Machine Learning for Software Fault Detection: Issues and Possible Solutions

Over the past years, thanks to the availability of new technologies and advanced hardware, the research on artificial intelligence, more specifically machine and deep learning, has flourished. This newly found interest has led many researchers to start applying machine and deep learning techniques also in the field of software engineering, including in the domain of software quality.

In this thesis, we investigate the performance of machine learning models for the detection of software faults with a threefold purpose. First of all, we aim at establishing which are the most suitable models to use, secondly we aim at finding the common issues which prevent commonly used models from performing well in the detection of software faults. Finally, we propose possible solutions to these issues. The analysis of the performance of the machine learning models highlighted two main issues: the unbalanced data, and the time dependency within the data. To address these issues, we tested multiple techniques: treating the faults as anomalies and artificially generating more samples for solving the unbalanced data problem; the use of deep learning models that take into account the history of each data sample to solve the time dependency issue.

We found that using oversampling techniques to balance the data, and using deep learning models specific for time series classification substantially improve the detection of software faults.

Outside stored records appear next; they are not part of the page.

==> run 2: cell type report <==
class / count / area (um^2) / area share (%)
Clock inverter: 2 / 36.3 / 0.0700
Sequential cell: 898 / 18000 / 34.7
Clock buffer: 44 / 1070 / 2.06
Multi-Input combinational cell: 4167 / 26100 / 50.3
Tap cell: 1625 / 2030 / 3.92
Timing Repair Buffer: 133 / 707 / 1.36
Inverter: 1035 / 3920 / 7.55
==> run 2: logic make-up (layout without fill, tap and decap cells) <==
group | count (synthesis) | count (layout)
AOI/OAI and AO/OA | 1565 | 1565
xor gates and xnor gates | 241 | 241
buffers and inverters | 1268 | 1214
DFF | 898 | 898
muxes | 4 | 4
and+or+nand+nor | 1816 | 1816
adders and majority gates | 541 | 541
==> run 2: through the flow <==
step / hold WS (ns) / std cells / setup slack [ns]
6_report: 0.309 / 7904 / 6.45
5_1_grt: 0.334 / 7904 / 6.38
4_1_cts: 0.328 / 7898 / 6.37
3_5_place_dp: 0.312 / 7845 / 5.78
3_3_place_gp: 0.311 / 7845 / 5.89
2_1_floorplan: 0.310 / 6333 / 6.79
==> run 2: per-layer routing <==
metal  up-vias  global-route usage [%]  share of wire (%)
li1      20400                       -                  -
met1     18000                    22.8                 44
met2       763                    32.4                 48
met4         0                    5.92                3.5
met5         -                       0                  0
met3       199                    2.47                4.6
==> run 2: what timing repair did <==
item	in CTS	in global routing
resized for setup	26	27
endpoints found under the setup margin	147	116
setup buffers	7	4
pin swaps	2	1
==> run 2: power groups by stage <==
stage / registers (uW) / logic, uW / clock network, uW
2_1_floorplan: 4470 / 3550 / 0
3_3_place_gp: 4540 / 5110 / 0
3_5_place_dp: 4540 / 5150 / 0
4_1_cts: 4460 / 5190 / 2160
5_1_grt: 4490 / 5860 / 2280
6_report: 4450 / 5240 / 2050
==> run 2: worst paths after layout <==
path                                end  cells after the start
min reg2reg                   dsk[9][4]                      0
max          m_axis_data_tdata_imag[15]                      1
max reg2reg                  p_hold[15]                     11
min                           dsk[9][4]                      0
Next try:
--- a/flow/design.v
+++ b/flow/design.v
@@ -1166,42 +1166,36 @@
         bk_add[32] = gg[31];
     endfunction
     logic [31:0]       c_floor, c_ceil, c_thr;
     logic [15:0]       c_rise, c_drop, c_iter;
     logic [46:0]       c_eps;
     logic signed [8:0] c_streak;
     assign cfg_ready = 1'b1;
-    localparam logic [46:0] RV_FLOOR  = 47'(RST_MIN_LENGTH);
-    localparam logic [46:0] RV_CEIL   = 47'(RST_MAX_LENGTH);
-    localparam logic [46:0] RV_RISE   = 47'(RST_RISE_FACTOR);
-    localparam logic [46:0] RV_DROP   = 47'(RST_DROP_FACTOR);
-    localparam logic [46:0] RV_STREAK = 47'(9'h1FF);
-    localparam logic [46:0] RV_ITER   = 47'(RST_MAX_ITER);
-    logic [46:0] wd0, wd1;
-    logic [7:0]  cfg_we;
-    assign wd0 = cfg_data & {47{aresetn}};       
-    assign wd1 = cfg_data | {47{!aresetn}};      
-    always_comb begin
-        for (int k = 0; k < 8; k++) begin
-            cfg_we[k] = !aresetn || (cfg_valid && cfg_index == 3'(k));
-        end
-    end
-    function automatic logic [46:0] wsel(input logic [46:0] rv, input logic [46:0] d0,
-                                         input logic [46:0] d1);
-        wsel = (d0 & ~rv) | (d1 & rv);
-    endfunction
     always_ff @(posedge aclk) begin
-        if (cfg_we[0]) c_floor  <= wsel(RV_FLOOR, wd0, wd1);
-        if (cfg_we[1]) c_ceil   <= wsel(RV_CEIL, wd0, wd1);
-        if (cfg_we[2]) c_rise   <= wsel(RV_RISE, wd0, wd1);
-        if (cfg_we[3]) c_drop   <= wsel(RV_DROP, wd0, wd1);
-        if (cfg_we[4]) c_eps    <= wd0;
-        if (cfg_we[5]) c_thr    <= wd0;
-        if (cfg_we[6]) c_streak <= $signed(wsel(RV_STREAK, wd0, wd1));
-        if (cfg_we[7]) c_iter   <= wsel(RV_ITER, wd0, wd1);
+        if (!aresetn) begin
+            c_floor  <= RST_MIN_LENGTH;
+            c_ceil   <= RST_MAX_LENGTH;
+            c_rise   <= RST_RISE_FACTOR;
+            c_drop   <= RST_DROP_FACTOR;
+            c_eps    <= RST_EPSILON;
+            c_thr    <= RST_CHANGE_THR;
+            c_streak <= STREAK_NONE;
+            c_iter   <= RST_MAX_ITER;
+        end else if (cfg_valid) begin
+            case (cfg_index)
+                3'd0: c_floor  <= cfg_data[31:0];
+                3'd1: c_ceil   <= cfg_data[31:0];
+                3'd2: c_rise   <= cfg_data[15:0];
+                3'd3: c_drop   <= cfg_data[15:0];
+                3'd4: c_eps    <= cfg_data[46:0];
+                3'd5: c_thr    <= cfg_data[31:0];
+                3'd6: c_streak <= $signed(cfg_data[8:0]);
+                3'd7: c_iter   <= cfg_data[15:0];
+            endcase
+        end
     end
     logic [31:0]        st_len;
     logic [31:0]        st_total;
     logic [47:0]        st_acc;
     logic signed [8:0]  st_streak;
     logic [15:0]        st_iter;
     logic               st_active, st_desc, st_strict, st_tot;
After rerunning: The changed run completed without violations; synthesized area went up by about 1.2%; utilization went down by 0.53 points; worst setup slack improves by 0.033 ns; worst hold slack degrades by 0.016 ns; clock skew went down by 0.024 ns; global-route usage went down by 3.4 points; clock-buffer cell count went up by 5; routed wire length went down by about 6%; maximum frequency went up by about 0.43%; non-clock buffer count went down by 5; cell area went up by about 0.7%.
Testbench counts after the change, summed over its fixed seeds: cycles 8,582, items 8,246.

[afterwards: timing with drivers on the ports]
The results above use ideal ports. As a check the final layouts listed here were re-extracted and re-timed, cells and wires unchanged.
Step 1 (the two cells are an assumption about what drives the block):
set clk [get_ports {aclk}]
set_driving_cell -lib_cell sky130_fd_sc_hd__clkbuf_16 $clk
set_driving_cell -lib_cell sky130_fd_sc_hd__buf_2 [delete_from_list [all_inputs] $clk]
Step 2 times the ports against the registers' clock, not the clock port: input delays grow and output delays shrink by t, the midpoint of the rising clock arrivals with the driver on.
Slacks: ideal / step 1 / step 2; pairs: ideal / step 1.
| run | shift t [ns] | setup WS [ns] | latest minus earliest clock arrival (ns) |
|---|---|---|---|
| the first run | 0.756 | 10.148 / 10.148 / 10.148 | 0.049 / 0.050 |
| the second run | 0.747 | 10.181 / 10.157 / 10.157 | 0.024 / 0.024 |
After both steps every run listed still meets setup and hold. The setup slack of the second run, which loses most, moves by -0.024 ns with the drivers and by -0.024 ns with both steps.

The results shed some light on the issues related to machine learning for the prediction of software faults. These results indicate a need to consider the time dependency of the data used in software quality, which needs more attention from researchers. Also, improving the detection performance of software faults could help the practitioners to improve the quality of their software.

In the future, more advanced deep learning models can be investigated. This includes the use of other metrics as predictors and the use of more advanced time series analysis tools for better taking into account the time dependency of the data.